### [Work to complete]
Your answer should hold every line of the records below that contains the string "flops".

[Collected data]
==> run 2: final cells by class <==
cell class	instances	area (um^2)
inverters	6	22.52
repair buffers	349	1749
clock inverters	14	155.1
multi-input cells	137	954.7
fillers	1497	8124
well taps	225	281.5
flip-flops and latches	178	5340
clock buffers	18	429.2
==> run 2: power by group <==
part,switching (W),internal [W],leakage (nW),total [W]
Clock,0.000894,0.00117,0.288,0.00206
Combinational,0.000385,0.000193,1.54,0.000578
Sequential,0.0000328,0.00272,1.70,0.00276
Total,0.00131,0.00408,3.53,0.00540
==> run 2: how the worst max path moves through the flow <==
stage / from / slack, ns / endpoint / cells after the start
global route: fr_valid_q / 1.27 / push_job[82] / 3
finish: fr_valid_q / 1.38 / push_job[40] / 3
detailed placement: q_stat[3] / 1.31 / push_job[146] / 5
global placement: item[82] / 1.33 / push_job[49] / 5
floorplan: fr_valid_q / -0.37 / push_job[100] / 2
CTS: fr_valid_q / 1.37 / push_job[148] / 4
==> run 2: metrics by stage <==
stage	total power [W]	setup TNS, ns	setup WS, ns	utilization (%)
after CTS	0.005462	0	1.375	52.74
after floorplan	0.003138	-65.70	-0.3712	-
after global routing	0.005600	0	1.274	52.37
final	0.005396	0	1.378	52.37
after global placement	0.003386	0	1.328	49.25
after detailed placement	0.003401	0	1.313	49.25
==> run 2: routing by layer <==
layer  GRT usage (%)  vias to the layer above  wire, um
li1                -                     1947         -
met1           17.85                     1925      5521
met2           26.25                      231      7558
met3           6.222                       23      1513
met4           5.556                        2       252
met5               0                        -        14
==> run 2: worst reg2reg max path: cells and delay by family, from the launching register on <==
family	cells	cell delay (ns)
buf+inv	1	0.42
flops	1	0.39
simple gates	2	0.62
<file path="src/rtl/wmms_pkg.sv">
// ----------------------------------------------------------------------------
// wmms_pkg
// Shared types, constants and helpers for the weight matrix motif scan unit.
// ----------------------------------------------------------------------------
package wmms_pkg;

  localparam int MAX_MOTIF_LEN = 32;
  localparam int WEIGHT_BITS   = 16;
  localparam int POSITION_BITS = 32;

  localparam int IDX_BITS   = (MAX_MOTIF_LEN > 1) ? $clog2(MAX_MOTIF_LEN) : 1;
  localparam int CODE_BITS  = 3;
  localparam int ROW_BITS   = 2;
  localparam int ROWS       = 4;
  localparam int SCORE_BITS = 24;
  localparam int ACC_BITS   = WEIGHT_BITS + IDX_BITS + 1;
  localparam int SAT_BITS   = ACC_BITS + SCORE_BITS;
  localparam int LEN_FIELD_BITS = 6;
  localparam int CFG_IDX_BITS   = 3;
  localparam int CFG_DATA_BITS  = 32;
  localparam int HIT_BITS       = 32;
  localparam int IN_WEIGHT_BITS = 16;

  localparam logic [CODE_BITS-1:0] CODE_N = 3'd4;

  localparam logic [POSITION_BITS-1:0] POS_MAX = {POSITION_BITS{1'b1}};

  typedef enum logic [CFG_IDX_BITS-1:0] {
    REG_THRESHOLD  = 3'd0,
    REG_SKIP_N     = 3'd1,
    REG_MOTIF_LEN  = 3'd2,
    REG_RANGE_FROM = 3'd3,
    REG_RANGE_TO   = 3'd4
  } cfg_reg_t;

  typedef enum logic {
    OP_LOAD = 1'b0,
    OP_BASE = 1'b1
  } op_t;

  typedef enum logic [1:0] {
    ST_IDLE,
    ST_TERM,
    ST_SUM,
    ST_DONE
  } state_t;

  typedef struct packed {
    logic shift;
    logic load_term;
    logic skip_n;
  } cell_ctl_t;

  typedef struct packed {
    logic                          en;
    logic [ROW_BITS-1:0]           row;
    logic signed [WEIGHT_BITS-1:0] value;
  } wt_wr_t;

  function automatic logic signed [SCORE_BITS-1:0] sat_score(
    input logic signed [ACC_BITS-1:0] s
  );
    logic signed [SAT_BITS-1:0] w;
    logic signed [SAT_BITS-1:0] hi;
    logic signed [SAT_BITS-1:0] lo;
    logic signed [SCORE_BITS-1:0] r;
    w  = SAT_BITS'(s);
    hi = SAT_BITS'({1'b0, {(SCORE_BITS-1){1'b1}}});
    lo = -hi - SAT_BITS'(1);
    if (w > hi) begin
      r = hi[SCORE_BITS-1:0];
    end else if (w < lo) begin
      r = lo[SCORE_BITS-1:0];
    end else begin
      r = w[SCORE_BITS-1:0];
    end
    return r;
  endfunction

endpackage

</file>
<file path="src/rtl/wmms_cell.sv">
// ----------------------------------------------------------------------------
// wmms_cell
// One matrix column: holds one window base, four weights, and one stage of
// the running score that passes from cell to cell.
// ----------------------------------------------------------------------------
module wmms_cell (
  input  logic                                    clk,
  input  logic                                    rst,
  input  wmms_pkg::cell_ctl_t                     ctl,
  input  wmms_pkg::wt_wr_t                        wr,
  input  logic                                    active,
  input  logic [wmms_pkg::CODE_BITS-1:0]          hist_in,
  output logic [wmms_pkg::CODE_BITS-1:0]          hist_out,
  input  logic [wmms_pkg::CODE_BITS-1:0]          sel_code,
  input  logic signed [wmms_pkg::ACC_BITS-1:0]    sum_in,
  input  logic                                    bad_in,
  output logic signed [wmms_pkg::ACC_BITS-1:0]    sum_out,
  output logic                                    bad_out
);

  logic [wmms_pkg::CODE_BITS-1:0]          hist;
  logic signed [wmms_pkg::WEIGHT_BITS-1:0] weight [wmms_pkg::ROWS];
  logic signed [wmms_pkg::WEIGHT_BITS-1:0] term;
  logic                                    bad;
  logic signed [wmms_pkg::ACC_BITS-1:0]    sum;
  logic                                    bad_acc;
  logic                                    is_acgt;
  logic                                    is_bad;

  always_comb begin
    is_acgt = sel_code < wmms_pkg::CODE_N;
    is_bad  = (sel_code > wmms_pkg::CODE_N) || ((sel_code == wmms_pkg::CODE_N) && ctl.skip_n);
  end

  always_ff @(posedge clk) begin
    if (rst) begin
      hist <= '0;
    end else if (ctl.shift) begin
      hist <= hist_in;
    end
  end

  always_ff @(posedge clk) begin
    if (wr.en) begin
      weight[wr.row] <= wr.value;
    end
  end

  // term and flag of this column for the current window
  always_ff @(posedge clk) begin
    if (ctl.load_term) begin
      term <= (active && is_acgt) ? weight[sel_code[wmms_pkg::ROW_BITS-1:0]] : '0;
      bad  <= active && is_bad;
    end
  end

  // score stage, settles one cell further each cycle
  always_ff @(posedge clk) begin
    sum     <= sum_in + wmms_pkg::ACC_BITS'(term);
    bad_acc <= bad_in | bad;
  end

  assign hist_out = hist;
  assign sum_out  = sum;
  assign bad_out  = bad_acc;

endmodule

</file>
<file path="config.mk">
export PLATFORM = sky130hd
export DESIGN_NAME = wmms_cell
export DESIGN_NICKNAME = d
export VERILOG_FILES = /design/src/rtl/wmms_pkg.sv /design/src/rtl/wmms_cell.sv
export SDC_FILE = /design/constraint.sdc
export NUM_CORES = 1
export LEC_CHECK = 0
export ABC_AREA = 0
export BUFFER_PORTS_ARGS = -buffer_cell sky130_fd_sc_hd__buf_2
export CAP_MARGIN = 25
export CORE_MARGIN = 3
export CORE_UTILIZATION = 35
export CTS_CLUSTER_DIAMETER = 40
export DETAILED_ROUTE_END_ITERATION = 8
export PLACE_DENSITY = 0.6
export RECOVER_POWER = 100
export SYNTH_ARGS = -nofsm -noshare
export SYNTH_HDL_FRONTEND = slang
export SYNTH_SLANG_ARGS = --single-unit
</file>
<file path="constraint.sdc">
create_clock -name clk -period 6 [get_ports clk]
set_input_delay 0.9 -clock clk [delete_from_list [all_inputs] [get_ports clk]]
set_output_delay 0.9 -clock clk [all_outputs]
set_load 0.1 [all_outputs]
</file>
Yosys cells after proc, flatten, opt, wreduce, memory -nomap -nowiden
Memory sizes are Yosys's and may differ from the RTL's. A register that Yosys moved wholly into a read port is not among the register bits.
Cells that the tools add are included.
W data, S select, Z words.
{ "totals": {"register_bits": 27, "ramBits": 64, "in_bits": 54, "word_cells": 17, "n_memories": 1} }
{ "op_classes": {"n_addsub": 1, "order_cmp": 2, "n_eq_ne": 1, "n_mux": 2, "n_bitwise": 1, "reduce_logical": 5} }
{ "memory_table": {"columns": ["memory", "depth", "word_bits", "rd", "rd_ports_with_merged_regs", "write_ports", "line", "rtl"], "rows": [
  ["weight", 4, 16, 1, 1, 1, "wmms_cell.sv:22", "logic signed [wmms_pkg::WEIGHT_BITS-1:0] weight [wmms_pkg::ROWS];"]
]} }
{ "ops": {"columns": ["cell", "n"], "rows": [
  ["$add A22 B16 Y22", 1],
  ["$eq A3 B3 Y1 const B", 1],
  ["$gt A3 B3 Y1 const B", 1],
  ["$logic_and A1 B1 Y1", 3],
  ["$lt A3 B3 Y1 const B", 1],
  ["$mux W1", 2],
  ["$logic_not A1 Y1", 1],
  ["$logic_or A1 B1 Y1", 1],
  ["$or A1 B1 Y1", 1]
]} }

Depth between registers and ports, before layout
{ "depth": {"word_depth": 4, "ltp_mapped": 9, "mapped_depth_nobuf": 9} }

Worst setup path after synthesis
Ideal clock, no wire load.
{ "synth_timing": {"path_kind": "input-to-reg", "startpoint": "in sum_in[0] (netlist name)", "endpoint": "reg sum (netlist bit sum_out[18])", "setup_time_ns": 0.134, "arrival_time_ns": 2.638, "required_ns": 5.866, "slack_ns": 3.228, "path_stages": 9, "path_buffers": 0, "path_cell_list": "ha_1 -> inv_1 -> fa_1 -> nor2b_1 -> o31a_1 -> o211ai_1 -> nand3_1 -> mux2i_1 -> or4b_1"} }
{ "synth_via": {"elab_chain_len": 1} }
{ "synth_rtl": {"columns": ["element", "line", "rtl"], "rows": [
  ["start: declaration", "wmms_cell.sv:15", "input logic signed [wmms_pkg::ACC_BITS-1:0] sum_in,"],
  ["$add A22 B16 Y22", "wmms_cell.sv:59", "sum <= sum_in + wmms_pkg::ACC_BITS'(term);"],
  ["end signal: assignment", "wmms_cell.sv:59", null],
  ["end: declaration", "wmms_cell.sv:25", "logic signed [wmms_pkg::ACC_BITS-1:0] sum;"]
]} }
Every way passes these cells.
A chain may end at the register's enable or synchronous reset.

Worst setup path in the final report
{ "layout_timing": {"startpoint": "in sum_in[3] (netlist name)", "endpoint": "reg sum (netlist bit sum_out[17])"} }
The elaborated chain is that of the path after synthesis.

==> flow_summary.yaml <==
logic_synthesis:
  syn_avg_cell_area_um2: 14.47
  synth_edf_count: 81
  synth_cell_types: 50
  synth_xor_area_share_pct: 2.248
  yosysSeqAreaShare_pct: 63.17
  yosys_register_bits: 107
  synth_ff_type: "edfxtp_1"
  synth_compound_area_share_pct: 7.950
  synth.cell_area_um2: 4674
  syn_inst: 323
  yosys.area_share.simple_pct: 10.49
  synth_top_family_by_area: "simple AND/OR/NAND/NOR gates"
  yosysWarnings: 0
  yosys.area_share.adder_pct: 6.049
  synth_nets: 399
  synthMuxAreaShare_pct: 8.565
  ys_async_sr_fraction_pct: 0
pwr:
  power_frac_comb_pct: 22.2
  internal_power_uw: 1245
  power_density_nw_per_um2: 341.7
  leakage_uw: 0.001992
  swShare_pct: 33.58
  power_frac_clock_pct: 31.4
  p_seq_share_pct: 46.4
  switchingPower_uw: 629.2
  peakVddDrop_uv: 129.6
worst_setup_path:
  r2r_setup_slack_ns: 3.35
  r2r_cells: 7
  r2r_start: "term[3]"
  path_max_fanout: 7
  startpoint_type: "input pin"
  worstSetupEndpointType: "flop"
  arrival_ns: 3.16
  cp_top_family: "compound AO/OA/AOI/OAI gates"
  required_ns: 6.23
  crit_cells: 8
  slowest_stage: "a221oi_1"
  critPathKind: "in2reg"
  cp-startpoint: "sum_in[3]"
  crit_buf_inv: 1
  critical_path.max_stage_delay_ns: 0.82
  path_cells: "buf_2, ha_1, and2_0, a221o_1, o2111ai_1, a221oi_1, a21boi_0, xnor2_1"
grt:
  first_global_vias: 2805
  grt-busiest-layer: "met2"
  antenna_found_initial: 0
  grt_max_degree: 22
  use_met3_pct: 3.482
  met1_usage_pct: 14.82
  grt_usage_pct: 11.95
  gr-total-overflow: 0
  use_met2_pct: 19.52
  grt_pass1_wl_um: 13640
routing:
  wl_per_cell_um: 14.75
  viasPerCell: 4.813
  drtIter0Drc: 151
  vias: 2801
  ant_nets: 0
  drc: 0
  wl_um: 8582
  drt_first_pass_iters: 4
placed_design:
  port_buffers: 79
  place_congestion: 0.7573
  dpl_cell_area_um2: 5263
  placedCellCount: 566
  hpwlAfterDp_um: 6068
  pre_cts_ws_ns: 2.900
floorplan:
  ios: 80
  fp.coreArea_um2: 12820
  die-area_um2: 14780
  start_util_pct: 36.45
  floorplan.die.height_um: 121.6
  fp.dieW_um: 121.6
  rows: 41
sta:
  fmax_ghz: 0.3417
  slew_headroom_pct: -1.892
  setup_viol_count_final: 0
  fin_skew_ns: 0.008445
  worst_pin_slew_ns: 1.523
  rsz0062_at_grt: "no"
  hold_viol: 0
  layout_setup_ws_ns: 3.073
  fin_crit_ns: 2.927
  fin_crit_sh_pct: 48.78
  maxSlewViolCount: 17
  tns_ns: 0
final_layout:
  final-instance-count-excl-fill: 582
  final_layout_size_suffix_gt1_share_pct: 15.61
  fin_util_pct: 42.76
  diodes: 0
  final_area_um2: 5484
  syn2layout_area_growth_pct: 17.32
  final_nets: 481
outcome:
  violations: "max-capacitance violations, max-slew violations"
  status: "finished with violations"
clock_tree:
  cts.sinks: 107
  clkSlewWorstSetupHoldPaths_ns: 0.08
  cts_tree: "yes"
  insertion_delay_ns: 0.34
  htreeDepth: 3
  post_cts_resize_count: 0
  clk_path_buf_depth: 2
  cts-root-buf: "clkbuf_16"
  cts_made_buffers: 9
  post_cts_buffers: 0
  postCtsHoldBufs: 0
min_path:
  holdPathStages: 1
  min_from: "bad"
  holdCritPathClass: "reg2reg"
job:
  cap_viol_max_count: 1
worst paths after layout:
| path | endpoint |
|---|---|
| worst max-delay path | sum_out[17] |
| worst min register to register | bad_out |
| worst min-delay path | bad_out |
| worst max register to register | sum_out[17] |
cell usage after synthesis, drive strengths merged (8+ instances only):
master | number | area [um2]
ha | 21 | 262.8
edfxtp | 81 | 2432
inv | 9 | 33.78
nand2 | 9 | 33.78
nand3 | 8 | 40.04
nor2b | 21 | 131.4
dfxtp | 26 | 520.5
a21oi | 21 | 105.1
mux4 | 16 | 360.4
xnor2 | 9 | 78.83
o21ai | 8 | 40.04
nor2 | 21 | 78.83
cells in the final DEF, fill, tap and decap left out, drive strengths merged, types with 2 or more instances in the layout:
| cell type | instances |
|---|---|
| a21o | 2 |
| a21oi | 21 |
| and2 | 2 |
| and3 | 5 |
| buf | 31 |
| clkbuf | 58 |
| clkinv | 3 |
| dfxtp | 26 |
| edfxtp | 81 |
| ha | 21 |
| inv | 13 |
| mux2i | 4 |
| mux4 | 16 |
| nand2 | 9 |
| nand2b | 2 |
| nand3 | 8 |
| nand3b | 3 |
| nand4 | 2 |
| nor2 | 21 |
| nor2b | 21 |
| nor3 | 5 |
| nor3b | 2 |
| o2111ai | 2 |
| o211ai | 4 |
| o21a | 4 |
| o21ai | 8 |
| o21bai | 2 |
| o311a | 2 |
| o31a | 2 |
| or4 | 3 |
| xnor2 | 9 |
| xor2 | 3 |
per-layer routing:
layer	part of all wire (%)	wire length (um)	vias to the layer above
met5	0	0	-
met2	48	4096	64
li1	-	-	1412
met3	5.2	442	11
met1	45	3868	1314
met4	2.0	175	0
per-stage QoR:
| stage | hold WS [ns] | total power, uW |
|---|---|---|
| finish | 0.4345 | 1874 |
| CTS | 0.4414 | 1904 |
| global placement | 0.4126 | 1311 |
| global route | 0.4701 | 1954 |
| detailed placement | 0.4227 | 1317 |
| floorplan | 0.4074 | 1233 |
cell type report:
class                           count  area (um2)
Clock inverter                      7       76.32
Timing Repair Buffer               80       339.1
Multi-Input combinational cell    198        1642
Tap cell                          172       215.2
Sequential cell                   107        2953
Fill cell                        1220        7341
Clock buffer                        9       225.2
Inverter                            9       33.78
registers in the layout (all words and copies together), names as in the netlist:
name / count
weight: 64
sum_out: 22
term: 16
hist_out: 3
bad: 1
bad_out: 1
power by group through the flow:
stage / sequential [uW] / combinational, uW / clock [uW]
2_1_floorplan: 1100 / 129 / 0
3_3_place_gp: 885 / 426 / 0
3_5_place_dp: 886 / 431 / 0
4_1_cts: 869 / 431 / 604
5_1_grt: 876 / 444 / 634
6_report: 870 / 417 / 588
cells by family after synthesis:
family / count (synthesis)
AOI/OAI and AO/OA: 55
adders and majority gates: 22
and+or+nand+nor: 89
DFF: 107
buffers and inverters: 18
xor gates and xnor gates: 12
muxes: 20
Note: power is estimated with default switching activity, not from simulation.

### [Response to this task]
flip-flops and latches	178	5340
flops	1	0.39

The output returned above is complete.